Preliminary Research for the Effect of EMRE on Myocardial Ischemia Injury in Experimental Mice
10.3969/j.issn.1000-3614.2017.07.019
- VernacularTitle:EMRE在小鼠心肌缺血损伤中的作用及其相关机制的研究
- Author:
Fengzhou LIU
;
Zhe JING
;
Mingli LIU
;
Enwei ZHANG
;
Jianghua NING
;
Jiao MOU
- Keywords:
Mitochondrial transporter proteins;
Myocardial ischemia
- From:
Chinese Circulation Journal
2017;32(7):701-706
- CountryChina
- Language:Chinese
-
Abstract:
To study the effect of essential MCU regulator (EMRE) on myocardial ischemia injury in experimental mice with underlining mechanism.

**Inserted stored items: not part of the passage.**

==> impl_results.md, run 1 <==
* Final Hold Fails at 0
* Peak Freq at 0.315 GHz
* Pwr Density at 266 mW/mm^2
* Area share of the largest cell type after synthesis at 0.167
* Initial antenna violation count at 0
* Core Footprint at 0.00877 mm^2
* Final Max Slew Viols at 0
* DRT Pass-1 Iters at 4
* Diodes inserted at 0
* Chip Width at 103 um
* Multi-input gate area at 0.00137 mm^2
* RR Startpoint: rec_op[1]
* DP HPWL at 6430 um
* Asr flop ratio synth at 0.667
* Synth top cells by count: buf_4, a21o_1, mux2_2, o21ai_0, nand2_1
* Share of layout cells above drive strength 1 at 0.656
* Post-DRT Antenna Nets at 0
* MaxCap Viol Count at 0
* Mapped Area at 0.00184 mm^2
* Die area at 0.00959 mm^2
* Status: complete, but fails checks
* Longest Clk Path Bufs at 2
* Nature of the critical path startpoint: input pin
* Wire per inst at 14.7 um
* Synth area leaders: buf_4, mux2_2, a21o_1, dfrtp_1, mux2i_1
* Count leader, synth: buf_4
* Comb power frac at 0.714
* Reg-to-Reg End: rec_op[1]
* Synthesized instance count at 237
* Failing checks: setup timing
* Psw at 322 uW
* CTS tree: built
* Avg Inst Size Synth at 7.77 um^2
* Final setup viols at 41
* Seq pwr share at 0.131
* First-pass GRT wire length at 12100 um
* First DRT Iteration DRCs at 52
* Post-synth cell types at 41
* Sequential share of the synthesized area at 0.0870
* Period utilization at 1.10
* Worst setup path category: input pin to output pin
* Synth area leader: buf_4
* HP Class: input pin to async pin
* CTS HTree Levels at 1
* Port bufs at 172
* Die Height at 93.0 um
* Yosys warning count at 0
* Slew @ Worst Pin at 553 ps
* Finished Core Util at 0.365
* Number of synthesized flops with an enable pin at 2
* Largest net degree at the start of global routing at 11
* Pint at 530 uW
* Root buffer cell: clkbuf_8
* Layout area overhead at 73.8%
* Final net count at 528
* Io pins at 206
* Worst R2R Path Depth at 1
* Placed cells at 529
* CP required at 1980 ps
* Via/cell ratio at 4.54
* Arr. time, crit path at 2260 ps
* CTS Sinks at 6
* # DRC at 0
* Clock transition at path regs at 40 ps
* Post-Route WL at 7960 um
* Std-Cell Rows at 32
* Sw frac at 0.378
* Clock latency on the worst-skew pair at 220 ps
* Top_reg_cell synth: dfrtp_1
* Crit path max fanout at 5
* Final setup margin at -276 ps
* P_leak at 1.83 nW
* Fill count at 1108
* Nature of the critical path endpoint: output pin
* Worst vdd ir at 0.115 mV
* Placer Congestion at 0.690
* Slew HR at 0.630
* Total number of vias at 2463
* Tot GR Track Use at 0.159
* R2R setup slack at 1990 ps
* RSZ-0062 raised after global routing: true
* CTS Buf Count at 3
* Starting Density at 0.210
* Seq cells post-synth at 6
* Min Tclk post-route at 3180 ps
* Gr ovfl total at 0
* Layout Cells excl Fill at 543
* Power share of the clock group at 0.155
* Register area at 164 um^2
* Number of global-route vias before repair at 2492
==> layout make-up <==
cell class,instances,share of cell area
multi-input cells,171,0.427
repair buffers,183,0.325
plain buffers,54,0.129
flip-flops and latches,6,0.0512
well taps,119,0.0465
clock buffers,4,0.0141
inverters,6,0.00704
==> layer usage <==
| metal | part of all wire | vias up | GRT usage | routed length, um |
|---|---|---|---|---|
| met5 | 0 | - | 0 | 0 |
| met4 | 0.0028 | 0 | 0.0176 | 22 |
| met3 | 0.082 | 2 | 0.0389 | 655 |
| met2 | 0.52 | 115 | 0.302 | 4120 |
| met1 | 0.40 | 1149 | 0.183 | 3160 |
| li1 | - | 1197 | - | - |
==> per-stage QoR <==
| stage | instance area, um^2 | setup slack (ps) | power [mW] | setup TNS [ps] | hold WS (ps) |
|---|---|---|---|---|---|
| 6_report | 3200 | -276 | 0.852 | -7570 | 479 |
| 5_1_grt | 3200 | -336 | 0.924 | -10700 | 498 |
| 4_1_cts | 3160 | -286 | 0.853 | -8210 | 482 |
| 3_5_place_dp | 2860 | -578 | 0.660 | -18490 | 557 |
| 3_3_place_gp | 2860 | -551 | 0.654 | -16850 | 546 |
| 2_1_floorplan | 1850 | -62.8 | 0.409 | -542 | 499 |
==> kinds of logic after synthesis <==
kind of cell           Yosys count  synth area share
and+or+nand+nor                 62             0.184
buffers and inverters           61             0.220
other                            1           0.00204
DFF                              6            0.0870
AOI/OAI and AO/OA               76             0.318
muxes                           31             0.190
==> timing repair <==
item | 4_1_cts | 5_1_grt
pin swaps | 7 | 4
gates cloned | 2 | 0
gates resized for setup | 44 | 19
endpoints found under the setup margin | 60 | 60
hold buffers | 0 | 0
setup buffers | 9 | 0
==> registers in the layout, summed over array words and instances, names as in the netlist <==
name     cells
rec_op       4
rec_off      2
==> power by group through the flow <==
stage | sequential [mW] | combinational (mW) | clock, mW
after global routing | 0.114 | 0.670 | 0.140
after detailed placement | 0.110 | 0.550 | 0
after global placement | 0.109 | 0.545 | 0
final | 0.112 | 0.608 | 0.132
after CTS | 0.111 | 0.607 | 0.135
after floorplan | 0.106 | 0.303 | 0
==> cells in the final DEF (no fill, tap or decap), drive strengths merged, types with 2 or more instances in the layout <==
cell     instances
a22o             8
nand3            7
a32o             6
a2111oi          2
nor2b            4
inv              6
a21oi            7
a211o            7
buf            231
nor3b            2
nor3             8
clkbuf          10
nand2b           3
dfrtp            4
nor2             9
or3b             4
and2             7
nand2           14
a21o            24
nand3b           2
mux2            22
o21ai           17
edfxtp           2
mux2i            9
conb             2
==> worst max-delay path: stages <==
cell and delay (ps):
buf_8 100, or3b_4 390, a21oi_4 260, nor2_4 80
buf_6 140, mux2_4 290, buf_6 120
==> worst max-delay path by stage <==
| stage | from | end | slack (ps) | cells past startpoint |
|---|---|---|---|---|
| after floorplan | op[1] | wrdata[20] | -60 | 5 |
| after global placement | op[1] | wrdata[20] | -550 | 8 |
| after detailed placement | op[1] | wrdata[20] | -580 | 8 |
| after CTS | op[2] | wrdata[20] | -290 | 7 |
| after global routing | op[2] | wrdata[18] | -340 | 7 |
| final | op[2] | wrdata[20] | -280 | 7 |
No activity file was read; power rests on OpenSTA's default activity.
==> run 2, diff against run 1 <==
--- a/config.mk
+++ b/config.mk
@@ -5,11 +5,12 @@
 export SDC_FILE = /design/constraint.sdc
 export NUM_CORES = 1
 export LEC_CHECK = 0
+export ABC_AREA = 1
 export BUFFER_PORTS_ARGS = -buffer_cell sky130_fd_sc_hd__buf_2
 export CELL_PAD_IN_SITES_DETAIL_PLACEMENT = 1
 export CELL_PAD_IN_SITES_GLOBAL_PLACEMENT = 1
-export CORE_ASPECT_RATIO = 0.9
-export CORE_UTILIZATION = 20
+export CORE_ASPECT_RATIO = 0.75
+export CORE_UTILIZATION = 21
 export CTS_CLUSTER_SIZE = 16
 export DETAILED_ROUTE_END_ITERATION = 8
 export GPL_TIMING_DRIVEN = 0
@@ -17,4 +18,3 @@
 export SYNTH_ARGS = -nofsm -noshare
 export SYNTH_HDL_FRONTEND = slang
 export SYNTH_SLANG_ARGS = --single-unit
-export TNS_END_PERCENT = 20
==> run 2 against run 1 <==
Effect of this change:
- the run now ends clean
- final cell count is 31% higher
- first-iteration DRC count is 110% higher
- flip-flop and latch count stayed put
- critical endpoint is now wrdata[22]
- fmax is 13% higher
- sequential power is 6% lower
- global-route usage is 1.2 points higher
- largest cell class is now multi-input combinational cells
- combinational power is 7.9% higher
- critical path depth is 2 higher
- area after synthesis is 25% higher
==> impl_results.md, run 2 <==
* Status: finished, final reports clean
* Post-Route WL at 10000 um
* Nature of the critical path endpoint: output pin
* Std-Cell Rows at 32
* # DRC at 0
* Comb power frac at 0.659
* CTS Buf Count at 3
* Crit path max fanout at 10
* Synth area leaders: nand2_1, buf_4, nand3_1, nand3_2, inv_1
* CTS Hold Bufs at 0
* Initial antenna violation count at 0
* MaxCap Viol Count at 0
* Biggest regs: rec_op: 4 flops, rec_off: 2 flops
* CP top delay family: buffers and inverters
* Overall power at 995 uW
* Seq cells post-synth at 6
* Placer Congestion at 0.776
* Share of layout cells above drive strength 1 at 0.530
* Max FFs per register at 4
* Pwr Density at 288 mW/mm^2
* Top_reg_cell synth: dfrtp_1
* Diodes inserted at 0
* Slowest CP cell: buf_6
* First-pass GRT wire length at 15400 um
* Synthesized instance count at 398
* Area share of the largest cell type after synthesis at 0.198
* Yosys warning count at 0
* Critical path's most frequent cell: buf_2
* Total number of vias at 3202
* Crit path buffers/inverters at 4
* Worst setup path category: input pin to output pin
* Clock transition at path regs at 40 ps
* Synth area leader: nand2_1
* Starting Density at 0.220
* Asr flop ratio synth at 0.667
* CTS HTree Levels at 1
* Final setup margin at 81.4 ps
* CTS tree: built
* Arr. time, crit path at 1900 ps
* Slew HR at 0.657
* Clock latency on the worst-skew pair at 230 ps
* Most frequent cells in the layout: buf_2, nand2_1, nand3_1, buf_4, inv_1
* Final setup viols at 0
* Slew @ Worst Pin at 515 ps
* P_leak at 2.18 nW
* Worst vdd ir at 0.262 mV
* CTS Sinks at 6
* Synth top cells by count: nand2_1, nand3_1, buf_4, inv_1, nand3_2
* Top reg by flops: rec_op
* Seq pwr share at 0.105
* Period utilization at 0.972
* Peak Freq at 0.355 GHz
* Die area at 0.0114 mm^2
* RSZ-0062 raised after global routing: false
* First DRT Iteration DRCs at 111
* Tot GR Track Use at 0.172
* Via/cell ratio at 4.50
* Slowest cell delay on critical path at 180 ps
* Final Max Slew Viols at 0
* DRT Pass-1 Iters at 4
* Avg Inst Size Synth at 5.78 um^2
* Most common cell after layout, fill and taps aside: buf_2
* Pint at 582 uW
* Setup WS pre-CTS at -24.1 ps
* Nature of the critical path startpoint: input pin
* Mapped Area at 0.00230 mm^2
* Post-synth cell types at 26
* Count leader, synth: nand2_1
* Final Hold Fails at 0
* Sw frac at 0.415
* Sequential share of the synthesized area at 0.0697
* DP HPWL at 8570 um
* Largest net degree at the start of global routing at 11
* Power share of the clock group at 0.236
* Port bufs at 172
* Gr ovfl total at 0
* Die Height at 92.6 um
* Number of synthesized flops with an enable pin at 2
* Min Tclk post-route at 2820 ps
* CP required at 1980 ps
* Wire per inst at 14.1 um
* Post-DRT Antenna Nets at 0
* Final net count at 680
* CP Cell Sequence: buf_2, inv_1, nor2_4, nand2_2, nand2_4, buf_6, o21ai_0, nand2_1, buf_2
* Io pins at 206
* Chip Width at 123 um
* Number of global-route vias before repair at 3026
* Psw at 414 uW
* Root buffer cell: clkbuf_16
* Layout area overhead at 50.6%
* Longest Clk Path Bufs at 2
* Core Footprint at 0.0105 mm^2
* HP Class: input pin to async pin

Methods: Myocardial EMRE expression was up-regulated by EMRE adenovirus (Ad-EMRE) injection in mice myocardium tissue. Our research included in 3 groups: Sham operation group, sham mice received myocardium injection of eGFP adenovirus (Ad-eGFP); Myocardial infarction (MI) control group, the mice received Ad-eGFP injection and 48 hours later had coronary LAD ligation to establish MI model; MI treatment group, MI mice received Ad-EMRE injection. All animals were treated in 3 weeks. Mice cardiac function was examined by ultrasound; cardiomyocyte hypertrophy was evaluated by wheat germ agglutinin (WGA) staining, collagen fibrosis was measured by Masson staining, cell apoptosis was determined by TUNEL assay, protein expressions of EMRE, caspase-3 and caspase-9 were detected by Western blot analysis and mitochondrial reactive oxygen species (ROS) was assayed by MitoSOX fluorescence probe. Results: Compared with MI control group, MI treatment group showed the worse cardiac function, aggravated cardiac hypertrophy and elevated collagen fibrosis; in addition, MI treatment group had obviously increased cardiomyocyte apoptosis and increased protein expressions of Caspase-3, Caspase-9 and more mitochondrial ROS production. Conclusion: Over expressed EMRE can increase mitochondrial ROS production, induce cardiomyocyte apoptosis and therefore, aggravate myocardial ischemia injury in experimental mice.